Midnight_Fairy
New baby J
- Joined
- Oct 15, 2009
- Messages
- 44,234
- Reaction score
- 5
Threads like these have a great knack for making someone like me, who HAS to stay home and look after my LO, feel like shite. Couldn't send her to nursery if I wanted to. My family can't cope with her. So, I really so have no option, much like Sb22 with little Alex. I'd give every limb on my body for things to be different.
Also, I don't know how Tegan will cope with school. Kids with her disabilities sometimes don't do well at all, due to learning difficulties among other things. I'll have to stay home then too. Just, meh.

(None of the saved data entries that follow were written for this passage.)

File: config.mk
export PLATFORM = sky130hd
export DESIGN_NAME = baud_tick_gen
export DESIGN_NICKNAME = d
export VERILOG_FILES = /design/src/rtl/baud_pkg.sv /design/src/rtl/baud_incr_reg.sv /design/src/rtl/baud_phase_acc.sv /design/src/rtl/baud_bit_div.sv /design/src/rtl/baud_tick_gen.sv
export SDC_FILE = /design/constraint.sdc
export NUM_CORES = 1
export LEC_CHECK = 0
export ABC_AREA = 1
export CAP_MARGIN = 20
export CORE_AREA = 2 2 79 97
export CTS_CLUSTER_DIAMETER = 80
export DETAILED_ROUTE_END_ITERATION = 8
export DIE_AREA = 0 0 81 99
export PLACE_DENSITY_LB_ADDON = 0.08
export SETUP_SLACK_MARGIN = 0.1
export SLEW_MARGIN = 20
export SYNTH_ARGS = -nofsm -noshare
export SYNTH_HDL_FRONTEND = slang
export SYNTH_SLANG_ARGS = --single-unit
File: constraint.sdc
create_clock -name clk -period 2.3 [get_ports clk]
set_clock_uncertainty 0.05 [all_clocks]
set_input_delay 0.23 -clock clk [delete_from_list [all_inputs] [get_ports clk]]
set_output_delay 0.23 -clock clk [all_outputs]
set_load 0.03 [all_outputs]
File: src/rtl/baud_pkg.sv
package baud_pkg;
   // True when v is a positive power of two.
   function automatic bit is_pow2(input int v);
      return (v > 0) && ((v & (v - 1)) == 0);
   endfunction

   // Top bit index of a byte lane, with lane 0 being the most significant.
   function automatic int lane_hi(input int acc_w, input int byte_w, input int lane);
      return acc_w - 1 - lane * byte_w;
   endfunction
endpackage

File: src/rtl/baud_incr_reg.sv
module baud_incr_reg
   import baud_pkg::*;
#(
   parameter int ACC_W  = 24,
   parameter int BYTE_W = 8,
   localparam int NB    = ACC_W / BYTE_W
) (
   input  logic              clk,
   input  logic              rst,
   input  logic [NB-1:0]     wr_en,
   input  logic [BYTE_W-1:0] wr_data,
   output logic [ACC_W-1:0]  incr
);
   for (genvar g = 0; g < NB; g++) begin : g_lane
      localparam int HI = lane_hi(ACC_W, BYTE_W, g);
      logic [BYTE_W-1:0] lane_q;

      always_ff @(posedge clk) begin
         if (rst)
            lane_q <= '0;
         else if (wr_en[g])
            lane_q <= wr_data;
      end

      assign incr[HI -: BYTE_W] = lane_q;

      AST_LANE_LOAD: assert property (@(posedge clk) disable iff (rst)
         wr_en[g] |=> (incr[HI -: BYTE_W] == $past(wr_data))) else $error("lane load");
   end
endmodule

File: src/rtl/baud_phase_acc.sv
module baud_phase_acc #(
   parameter int ACC_W = 24,
   localparam int MSB  = ACC_W - 1
) (
   input  logic             clk,
   input  logic             rst,
   input  logic [ACC_W-1:0] incr,
   output logic             tick
);
   logic [ACC_W-1:0] acc_q;
   logic             msb_q;
   logic             tick_q;

   always_ff @(posedge clk) begin
      if (rst) begin
         acc_q  <= '0;
         msb_q  <= 1'b0;
         tick_q <= 1'b0;
      end else begin
         acc_q  <= acc_q + incr;
         msb_q  <= acc_q[MSB];
         tick_q <= acc_q[MSB] & ~msb_q;
      end
   end

   assign tick = tick_q;

   AST_TICK_SINGLE: assert property (@(posedge clk) disable iff (rst)
      tick |=> !tick) else $error("tick wider than one cycle");

   AST_TICK_FROM_RISE: assert property (@(posedge clk) disable iff (rst)
      tick |-> ($past(acc_q[MSB]) && !$past(acc_q[MSB], 2))) else $error("tick without rise");

   AST_ZERO_HOLDS: assert property (@(posedge clk) disable iff (rst)
      (incr == '0) |=> $stable(acc_q)) else $error("accumulator moved with zero increment");
endmodule

File: src/rtl/baud_bit_div.sv
module baud_bit_div
   import baud_pkg::*;
#(
   parameter int OVS  = 8,
   localparam int PH_W = (OVS > 1) ? $clog2(OVS) : 1
) (
   input  logic clk,
   input  logic rst,
   input  logic tick,
   input  logic resync,
   output logic bit_en
);
   logic [PH_W-1:0] ph_q;
   logic [PH_W-1:0] ph_nx;
   logic            last;
   logic            en_q;

   assign last = (ph_q == PH_W'(OVS - 1));

   if (is_pow2(OVS)) begin : g_wrap
      assign ph_nx = ph_q + 1'b1;
   end else begin : g_cmp
      assign ph_nx = last ? '0 : ph_q + 1'b1;
   end

   always_ff @(posedge clk) begin
      if (rst || resync) begin
         ph_q <= '0;
         en_q <= 1'b0;
      end else if (tick) begin
         ph_q <= ph_nx;
         en_q <= last;
      end else begin
         en_q <= 1'b0;
      end
   end

   assign bit_en = en_q;

   AST_EN_AFTER_TICK: assert property (@(posedge clk) disable iff (rst)
      bit_en |-> $past(tick)) else $error("bit enable without tick");

   AST_RESYNC_MUTES: assert property (@(posedge clk) disable iff (rst)
      resync |=> !bit_en) else $error("bit enable after resync");
endmodule

File: src/rtl/baud_tick_gen.sv
module baud_tick_gen #(
   parameter int ACC_W  = 24,
   parameter int BYTE_W = 8,
   parameter int OVS    = 8,
   localparam int NB    = ACC_W / BYTE_W
) (
   input  logic              clk,
   input  logic              rst,
   input  logic [NB-1:0]     incr_we,
   input  logic [BYTE_W-1:0] incr_wdata,
   input  logic              rx_resync,
   output logic              os_tick,
   output logic              rx_bit_en,
   output logic              tx_bit_en,
   output logic [ACC_W-1:0]  incr_rdata
);
   if (ACC_W % BYTE_W != 0) begin : g_bad_width
      $error("ACC_W must be a whole number of bytes");
   end
   if (OVS < 2) begin : g_bad_ovs
      $error("OVS must be at least 2");
   end

   logic [ACC_W-1:0] incr;
   logic             tick;

   baud_incr_reg #(.ACC_W(ACC_W), .BYTE_W(BYTE_W)) u_incr (
      .clk(clk), .rst(rst), .wr_en(incr_we), .wr_data(incr_wdata), .incr(incr)
   );

   baud_phase_acc #(.ACC_W(ACC_W)) u_acc (
      .clk(clk), .rst(rst), .incr(incr), .tick(tick)
   );

   baud_bit_div #(.OVS(OVS)) u_rx_div (
      .clk(clk), .rst(rst), .tick(tick), .resync(rx_resync), .bit_en(rx_bit_en)
   );

   baud_bit_div #(.OVS(OVS)) u_tx_div (
      .clk(clk), .rst(rst), .tick(tick), .resync(1'b0), .bit_en(tx_bit_en)
   );

   assign os_tick    = tick;
   assign incr_rdata = incr;

   AST_TX_IGNORES_RESYNC: assert property (@(posedge clk) disable iff (rst)
      tx_bit_en |-> $past(tick)) else $error("tx enable without tick");
endmodule

# Word-level counts from Yosys, hierarchy flattened
# Index checks and enable logic that the tools add are counted.
# word_totals
output_inout_bits,27
word_cells,21
regBits,58
input_bits,14
# classes
bitwise_logic,3
add_sub_neg,3
eq_ne,2
reduce_logical,3
# op_table
operator,count
$add 24x24->24,1
$add 3x1->3 const B,2
$eq 3x3->1 const B,2
$reduce_or 2->1,2
$not 1->1,2
$and 1x1->1,1
$logic_or 1x1->1,1

# Longest topological paths before layout
# Gate-level depths: netlist (run 1).
# logic_depth
ltp_word,2
mapped_depth,12
depth_no_buf,12

# Cells and area by module
# From an unflattened synthesis (run 1), not the netlist that was laid out.
# unflattened
hier_cells,601
hier_area_um2,3716.1
# by_module_without_submodules
module,cells_each,instances,seq_area_each_um2,area_per_inst_um2
baud_phase_acc,417,1,520.5,2382.3
baud_incr_reg,137,1,480.5,974.7
baud_bit_div,23,2,80.1,177.7
baud_tick_gen,1,1,0.0,3.8

# Least setup slack after synthesis (run 1)
# No wires, ideal clock.
# synth_path
path_type,register -> register
startpoint,register u_incr.g_lane[2].lane_q[0]
endpoint,register u_acc.acc_q[16]
path_stages_with_launch,11
path_buffers,0
required_ps,2135
path_slack_ps,404
arrival_ps,1731
setup_time_ps,115
period_less_slack_ps,1896
cell_sequence,dfxtp_1 -> ha_1 -> fa_1 -> nand3_1 -> nand3_2 -> nand2_1 -> nand2_1 -> nand3_1 -> nand3_1 -> nand2_1 -> nor2_1
# synth_via
elab_chain_cells,1
# synth_rtl
element,line_no,rtl
start: declaration,baud_incr_reg.sv:16,logic [BYTE_W-1:0] lane_q;
start signal: assignment,baud_incr_reg.sv:22,lane_q <= wr_data;
$add 24x24->24,baud_phase_acc.sv:20,acc_q <= acc_q + incr;
end signal: assignment,baud_phase_acc.sv:20,
end: declaration,baud_phase_acc.sv:10,logic [ACC_W-1:0] acc_q;
# Every way passes these cells.
# A chain may end at the register's enable or synchronous reset.

# Final worst setup path (run 1)
# layout_path
startpoint,register u_incr.g_lane[2].lane_q[0]
endpoint,register u_acc.acc_q[12]
# The elaborated chain is that of the path after synthesis.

awww hun dont say that you feel shite, i know how hard it is, i ahd to wait till rosie was at school to go back to work, and i was lucky she got into mainstream school, and i had a lovely neighbour, who then became her childminder who could deal with all her epileptic fits. i was sooooo lucky.
i just couldnt have managed without it, i was also lucky that my work let me leave when i when i needed to rush her to hospital and they let me do over time to make hours up at wknds.
i really dont think you need to feel judged at all hunni xxx
I look at the job pages all the time. I know that no nursery would take Tegan without the LEA forcing them to, and I don't want her to be somewhere that has been MADE to take her iykwim?? Plus she has ongoing, life threatening health issues. She could wake up fine one morning, be dropped at school, someone miss a sign that she's ill and be dead by tea time. I don't need that on my conscience. Our Educational Psychologist has said she'll have a support worker with her during all her hours at school (including breaks etc) because of this. They are cutting back in our county though and if she doesn't get this, I don't know if I CAN send her to school. It's a very real, absolutely bloody HUGE problem for me
Thanks for the support ladies, I know that my circs are different etc but sometimes I read these threads and wonder what the people saying these things think of me, since most of you are my friends
Hugs. I can imagine it so hard
We are currently looking into home schooling I never thought life would be this way. Ever. Its not easy!